*** Opening of Information given ***
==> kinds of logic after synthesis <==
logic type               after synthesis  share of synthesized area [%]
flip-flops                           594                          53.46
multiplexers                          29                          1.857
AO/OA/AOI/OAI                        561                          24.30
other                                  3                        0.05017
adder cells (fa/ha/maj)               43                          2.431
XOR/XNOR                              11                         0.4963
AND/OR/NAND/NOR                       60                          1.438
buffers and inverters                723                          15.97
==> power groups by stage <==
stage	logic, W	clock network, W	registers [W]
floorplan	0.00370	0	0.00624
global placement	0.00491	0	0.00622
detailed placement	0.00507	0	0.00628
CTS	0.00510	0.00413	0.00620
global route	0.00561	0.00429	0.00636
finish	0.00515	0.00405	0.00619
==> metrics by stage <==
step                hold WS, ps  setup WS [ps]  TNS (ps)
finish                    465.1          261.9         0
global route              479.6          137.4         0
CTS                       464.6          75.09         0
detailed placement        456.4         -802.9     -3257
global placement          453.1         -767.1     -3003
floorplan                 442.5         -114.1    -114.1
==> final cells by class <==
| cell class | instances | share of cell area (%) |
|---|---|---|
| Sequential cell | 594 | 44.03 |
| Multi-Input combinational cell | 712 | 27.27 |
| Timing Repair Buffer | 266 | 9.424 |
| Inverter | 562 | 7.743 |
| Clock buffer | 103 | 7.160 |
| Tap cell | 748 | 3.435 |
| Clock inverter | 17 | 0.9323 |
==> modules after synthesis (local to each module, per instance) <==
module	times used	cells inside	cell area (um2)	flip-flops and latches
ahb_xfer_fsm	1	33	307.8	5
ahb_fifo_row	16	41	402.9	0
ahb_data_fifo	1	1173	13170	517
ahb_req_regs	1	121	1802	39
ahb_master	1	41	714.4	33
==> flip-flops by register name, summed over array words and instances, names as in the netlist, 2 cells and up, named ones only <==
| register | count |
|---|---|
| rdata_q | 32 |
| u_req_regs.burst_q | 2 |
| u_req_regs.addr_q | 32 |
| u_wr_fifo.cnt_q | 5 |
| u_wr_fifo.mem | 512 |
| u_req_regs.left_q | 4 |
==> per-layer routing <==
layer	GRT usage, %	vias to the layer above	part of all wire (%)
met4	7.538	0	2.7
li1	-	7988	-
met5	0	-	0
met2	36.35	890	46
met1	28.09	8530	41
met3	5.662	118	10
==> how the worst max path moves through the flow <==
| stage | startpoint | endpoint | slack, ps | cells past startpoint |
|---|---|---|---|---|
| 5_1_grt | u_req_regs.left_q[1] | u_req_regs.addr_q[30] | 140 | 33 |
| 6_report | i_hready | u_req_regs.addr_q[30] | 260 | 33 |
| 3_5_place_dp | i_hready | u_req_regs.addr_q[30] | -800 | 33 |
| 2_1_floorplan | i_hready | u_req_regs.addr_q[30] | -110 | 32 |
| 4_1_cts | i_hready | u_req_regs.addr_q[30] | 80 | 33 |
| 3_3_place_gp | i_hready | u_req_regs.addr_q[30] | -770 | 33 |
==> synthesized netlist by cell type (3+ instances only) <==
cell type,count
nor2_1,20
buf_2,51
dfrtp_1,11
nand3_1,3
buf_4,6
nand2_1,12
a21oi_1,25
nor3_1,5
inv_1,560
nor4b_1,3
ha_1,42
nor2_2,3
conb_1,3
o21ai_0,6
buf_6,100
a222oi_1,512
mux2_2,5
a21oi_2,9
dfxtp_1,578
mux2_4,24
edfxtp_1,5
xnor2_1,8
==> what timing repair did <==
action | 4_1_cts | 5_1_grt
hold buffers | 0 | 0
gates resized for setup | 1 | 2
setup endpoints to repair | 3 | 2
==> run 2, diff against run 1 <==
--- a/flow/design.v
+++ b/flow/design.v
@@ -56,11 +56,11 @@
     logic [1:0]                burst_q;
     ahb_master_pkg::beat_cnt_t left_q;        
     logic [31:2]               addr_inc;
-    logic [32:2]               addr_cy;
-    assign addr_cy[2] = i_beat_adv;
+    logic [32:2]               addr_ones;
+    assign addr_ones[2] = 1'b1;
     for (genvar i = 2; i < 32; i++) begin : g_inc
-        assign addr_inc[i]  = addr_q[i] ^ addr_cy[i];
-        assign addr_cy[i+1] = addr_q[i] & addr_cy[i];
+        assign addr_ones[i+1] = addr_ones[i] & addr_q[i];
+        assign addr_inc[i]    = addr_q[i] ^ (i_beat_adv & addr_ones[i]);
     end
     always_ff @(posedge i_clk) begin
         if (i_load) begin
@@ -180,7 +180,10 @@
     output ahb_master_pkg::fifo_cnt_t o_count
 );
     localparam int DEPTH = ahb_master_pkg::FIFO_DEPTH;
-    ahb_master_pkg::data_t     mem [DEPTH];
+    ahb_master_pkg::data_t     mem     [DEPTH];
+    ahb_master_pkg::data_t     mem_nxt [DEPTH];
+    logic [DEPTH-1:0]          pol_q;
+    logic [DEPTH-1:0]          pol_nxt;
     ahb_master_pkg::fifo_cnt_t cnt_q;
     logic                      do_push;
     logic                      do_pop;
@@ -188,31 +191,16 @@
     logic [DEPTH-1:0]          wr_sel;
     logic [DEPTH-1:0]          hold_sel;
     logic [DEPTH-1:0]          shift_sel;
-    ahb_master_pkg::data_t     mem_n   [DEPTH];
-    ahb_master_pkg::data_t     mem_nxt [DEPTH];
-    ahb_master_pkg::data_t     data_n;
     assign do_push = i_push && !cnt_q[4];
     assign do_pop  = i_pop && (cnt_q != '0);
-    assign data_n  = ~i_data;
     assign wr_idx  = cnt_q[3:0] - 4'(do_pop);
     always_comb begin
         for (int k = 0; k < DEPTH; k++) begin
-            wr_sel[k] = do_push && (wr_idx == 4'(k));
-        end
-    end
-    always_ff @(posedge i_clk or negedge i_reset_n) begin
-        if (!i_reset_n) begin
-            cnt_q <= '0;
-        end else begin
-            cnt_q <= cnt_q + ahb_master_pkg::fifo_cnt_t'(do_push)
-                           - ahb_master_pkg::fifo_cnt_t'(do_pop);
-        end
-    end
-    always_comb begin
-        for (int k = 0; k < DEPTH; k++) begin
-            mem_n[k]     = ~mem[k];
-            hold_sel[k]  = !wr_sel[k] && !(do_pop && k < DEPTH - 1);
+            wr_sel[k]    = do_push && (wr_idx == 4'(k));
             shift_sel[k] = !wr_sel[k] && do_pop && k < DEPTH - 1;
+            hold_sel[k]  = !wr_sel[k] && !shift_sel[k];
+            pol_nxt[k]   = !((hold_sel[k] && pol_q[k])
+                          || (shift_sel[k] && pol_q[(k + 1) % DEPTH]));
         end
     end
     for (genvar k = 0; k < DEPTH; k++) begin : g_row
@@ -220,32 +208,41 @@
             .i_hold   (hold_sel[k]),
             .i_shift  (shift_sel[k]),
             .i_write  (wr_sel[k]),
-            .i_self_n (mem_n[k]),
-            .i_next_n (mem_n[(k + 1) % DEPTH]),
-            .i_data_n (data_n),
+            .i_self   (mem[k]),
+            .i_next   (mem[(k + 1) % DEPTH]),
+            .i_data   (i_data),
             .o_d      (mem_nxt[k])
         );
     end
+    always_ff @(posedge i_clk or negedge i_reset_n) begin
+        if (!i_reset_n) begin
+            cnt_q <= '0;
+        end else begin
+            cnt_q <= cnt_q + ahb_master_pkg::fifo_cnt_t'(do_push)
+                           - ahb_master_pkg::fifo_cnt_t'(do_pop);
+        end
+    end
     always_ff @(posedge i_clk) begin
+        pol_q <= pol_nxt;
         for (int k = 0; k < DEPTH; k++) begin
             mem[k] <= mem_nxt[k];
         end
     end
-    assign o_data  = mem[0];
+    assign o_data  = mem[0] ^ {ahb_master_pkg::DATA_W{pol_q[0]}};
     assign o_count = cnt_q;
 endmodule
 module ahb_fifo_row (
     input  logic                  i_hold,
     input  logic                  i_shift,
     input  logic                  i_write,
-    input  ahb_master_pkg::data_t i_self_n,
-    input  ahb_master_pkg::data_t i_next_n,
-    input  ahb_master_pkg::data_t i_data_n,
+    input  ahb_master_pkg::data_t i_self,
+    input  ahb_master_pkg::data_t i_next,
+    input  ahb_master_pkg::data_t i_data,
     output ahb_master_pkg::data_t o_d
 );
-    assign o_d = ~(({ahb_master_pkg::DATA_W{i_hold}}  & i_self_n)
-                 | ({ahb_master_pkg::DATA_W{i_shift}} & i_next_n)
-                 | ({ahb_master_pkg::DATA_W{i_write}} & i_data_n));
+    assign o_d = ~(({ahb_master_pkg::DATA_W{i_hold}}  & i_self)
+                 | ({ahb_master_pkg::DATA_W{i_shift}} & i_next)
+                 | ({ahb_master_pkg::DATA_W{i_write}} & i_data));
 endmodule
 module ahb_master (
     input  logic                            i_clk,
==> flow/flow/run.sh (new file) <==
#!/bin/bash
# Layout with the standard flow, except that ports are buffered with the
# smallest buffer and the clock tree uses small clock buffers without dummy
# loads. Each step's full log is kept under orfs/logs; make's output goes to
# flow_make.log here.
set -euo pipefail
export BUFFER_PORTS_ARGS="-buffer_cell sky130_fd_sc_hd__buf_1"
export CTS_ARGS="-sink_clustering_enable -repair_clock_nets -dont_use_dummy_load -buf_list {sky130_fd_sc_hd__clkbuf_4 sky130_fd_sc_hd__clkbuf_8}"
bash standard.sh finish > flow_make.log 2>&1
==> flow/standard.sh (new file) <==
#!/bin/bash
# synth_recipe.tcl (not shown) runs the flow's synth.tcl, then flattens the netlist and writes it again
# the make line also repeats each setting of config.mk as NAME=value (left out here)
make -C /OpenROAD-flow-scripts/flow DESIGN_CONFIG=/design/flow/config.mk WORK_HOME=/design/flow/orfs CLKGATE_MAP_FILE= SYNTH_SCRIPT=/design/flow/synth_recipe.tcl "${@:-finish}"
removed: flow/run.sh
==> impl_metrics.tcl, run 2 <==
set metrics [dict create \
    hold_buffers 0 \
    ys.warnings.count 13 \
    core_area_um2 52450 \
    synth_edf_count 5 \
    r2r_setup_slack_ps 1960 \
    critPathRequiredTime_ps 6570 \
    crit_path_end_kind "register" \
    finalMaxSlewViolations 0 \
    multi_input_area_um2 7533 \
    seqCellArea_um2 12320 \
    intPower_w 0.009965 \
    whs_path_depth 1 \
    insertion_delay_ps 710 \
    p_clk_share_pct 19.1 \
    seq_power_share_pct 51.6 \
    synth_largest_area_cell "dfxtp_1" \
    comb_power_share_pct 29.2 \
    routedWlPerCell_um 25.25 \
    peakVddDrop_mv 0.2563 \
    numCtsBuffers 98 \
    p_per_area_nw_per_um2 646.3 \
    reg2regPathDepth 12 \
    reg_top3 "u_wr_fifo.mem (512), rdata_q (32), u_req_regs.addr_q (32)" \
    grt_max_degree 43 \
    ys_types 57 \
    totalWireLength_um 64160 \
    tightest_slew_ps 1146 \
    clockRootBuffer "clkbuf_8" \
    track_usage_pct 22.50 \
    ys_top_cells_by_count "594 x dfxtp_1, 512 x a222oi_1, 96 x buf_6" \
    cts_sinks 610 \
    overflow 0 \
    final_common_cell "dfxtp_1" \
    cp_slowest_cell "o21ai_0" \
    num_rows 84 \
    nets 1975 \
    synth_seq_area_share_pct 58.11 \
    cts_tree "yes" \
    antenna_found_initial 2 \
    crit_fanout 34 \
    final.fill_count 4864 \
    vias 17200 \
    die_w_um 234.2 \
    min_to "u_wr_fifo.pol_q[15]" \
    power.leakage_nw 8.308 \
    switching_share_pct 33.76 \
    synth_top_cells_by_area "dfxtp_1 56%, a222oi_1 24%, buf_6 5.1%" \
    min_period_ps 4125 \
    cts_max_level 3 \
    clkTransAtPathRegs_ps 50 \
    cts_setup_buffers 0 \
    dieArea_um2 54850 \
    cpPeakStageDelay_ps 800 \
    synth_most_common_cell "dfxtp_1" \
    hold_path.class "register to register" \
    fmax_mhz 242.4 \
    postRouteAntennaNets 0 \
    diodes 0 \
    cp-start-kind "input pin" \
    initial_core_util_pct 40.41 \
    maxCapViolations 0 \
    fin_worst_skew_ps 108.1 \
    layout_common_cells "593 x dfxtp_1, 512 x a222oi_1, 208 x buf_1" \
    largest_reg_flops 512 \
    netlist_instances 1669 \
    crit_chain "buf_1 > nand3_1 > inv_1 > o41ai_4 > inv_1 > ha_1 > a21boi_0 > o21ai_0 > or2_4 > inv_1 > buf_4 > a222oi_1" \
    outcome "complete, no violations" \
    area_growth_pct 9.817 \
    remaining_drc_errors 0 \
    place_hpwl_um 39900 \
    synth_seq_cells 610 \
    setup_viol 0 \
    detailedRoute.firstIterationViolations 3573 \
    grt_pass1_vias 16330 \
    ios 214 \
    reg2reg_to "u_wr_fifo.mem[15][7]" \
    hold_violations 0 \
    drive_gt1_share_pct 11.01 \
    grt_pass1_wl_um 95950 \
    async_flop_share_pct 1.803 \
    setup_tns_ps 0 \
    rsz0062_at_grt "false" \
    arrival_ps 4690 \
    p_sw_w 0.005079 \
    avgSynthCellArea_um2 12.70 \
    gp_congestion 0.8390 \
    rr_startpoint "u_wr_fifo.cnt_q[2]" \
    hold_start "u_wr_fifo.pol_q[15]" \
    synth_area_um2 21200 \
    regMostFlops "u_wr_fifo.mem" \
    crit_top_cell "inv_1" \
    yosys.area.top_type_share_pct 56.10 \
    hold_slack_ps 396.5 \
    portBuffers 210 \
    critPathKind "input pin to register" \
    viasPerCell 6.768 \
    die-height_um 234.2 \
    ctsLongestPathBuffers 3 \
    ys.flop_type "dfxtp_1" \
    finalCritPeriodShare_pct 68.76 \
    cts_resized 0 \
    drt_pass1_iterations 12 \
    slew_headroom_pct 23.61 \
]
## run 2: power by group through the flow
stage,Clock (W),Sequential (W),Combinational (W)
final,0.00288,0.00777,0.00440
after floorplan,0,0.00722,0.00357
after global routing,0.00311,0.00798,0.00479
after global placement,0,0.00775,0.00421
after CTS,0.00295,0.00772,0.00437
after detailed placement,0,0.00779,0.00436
*** Close of Information given ***
== Goal of the exercise ==
Each line in the data where the string "placement" occurs should be identified and copied.

== Task result ==
global placement	0.00491	0	0.00622
detailed placement	0.00507	0	0.00628
detailed placement        456.4         -802.9     -3257
global placement          453.1         -767.1     -3003
after global placement,0,0.00775,0.00421
after detailed placement,0,0.00779,0.00436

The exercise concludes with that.